====== Data to process

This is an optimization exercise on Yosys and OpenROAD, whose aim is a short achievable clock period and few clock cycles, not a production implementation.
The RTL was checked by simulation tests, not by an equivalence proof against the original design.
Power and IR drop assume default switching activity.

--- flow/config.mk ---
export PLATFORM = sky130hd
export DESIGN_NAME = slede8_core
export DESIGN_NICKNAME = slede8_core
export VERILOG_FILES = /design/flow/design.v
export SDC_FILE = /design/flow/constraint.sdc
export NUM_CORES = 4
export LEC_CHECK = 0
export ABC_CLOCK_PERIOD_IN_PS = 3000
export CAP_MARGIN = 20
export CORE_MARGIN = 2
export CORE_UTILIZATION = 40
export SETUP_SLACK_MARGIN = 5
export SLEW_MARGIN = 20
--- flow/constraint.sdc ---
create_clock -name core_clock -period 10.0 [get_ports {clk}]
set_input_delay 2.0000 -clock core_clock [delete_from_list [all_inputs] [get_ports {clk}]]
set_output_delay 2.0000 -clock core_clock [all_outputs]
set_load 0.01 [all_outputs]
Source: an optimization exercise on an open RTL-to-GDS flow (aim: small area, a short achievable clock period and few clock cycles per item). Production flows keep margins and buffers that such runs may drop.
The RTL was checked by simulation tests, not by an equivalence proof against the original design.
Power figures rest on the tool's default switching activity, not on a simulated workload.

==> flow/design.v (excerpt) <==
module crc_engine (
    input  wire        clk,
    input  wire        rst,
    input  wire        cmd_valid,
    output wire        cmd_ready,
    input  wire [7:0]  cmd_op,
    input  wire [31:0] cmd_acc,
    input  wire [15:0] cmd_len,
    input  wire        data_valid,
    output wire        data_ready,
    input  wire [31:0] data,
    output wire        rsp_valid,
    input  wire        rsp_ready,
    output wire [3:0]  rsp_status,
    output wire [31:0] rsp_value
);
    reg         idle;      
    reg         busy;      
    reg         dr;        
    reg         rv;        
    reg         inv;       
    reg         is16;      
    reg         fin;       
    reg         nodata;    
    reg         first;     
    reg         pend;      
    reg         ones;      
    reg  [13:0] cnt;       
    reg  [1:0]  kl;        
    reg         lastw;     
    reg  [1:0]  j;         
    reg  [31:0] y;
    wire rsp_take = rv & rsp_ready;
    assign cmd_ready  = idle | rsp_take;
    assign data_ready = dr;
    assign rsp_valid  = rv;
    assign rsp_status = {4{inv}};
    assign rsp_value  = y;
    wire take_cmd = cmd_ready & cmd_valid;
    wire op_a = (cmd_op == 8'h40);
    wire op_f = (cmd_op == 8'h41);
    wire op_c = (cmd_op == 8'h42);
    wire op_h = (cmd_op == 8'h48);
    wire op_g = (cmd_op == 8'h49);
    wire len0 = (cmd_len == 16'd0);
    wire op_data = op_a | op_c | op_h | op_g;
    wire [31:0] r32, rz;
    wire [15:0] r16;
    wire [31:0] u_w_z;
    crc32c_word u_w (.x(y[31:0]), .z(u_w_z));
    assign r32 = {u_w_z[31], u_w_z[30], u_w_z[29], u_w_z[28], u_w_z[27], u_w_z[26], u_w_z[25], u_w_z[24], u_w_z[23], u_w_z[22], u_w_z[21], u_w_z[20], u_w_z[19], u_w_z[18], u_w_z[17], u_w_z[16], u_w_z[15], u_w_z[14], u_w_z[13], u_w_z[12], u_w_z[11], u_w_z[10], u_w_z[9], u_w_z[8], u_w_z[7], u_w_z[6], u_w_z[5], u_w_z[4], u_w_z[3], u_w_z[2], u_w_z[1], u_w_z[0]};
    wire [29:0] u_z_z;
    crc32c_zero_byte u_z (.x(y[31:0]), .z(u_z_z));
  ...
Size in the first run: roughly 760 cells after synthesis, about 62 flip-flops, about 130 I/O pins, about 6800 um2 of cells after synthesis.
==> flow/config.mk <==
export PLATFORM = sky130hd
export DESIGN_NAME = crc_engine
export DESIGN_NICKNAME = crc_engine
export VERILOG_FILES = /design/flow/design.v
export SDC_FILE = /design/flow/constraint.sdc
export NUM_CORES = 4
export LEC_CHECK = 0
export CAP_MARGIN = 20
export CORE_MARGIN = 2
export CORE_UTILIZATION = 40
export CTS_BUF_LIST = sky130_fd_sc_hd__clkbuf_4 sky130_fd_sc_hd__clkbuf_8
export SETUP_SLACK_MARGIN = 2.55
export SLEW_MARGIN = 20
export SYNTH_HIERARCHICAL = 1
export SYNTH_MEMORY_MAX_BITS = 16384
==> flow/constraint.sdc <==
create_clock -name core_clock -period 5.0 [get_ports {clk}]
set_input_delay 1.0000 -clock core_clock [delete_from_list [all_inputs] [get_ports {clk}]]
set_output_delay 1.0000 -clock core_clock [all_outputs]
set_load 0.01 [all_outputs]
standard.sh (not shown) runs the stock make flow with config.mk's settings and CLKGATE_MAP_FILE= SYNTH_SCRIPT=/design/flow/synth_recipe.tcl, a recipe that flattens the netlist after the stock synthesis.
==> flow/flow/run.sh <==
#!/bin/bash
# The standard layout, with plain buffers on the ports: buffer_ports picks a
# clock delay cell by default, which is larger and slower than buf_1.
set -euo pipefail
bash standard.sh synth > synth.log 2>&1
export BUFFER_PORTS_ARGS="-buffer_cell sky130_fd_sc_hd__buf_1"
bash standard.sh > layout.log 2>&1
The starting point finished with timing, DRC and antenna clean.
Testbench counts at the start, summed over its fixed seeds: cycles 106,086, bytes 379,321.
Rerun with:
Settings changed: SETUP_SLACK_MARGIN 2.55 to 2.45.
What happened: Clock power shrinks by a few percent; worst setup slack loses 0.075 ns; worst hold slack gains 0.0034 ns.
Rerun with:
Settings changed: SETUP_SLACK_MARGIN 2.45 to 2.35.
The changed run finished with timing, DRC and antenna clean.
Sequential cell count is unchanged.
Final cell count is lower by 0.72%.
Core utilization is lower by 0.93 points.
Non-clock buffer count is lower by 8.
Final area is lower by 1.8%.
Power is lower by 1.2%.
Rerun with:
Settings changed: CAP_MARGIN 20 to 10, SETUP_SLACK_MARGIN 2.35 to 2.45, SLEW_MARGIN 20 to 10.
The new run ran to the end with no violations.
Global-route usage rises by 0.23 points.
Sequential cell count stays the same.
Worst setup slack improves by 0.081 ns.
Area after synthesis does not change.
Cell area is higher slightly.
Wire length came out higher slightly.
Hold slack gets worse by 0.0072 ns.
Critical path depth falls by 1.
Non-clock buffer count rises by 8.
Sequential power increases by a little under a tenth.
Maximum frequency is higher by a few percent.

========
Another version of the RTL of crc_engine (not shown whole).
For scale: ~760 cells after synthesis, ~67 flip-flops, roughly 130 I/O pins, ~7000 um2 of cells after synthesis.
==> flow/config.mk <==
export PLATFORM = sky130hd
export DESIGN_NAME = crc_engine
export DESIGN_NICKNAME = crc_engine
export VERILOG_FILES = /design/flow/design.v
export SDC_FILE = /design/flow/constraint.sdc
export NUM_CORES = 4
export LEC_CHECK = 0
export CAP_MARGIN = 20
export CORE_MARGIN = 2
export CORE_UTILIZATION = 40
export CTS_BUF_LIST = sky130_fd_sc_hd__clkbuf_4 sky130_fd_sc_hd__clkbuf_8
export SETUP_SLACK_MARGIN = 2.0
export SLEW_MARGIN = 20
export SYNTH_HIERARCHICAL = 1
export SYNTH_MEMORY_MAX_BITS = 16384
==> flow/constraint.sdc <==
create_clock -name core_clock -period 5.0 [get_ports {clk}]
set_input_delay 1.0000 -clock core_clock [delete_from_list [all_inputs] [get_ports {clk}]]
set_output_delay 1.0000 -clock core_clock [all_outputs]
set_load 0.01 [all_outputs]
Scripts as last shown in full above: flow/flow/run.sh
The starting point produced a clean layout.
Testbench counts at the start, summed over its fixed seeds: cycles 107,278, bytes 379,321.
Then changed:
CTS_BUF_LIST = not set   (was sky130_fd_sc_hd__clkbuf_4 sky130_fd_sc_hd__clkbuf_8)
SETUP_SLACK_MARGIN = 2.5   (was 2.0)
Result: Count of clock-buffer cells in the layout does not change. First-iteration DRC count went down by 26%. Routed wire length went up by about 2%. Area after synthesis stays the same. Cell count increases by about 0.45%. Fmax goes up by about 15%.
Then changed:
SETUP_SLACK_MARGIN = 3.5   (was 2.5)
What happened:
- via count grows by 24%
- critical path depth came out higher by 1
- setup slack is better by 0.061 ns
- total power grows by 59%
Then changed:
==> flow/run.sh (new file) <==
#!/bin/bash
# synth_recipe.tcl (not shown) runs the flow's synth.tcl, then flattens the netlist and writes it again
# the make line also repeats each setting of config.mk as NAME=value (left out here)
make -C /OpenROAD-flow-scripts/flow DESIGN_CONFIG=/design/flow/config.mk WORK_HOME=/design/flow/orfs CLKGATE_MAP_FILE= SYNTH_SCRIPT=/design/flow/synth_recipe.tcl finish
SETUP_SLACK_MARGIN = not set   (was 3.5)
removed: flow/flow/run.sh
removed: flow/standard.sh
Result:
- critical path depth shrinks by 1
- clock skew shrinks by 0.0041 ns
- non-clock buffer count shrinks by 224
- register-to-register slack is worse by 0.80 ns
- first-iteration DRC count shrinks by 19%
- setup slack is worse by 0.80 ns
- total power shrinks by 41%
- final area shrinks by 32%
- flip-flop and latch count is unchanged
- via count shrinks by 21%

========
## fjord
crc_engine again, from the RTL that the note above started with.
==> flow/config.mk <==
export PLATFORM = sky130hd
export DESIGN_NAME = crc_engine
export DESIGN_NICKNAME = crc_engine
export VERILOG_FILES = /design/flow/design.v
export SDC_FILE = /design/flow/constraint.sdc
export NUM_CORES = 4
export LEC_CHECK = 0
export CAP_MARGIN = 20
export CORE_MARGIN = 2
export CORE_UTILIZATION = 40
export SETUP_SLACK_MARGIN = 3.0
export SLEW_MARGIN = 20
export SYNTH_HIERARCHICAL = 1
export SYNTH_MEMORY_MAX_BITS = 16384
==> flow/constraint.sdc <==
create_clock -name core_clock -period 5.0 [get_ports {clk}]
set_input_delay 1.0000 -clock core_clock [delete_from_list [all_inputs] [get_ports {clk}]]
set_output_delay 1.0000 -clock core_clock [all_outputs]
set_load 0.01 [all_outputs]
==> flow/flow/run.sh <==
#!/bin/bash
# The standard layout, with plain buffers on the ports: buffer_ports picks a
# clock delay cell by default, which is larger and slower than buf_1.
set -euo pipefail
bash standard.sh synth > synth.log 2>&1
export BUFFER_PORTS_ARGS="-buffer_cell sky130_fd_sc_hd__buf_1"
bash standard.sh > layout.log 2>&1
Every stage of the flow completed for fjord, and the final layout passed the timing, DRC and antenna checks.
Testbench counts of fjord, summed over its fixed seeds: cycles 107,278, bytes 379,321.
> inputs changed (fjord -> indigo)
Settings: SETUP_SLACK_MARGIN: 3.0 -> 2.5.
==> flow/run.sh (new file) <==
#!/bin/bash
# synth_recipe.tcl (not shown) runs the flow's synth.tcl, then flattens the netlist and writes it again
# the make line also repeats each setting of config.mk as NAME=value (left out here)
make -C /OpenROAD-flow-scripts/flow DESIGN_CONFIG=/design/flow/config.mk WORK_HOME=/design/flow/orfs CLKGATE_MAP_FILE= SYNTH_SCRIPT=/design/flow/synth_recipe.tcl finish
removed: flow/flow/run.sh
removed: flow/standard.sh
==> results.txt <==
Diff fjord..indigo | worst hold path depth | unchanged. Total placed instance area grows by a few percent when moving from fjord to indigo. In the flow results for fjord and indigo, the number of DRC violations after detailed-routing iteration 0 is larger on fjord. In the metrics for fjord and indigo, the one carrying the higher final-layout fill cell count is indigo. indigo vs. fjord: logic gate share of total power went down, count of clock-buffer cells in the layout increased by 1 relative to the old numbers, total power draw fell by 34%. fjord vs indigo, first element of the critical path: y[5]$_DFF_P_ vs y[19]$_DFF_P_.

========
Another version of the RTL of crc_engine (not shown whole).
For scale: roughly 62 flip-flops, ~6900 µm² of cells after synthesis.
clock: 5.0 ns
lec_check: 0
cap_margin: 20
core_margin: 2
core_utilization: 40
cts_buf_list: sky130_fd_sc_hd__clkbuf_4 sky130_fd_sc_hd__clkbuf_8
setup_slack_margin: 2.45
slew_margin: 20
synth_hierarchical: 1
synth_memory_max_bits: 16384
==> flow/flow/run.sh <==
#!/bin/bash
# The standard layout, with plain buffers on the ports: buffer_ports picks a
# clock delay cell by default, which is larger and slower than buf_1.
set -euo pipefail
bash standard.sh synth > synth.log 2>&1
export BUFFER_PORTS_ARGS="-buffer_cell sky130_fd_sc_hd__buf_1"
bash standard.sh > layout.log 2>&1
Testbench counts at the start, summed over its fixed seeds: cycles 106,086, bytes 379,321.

============

Check each line of the data above for the word "indigo" and state how many lines contain it, with no other text.

2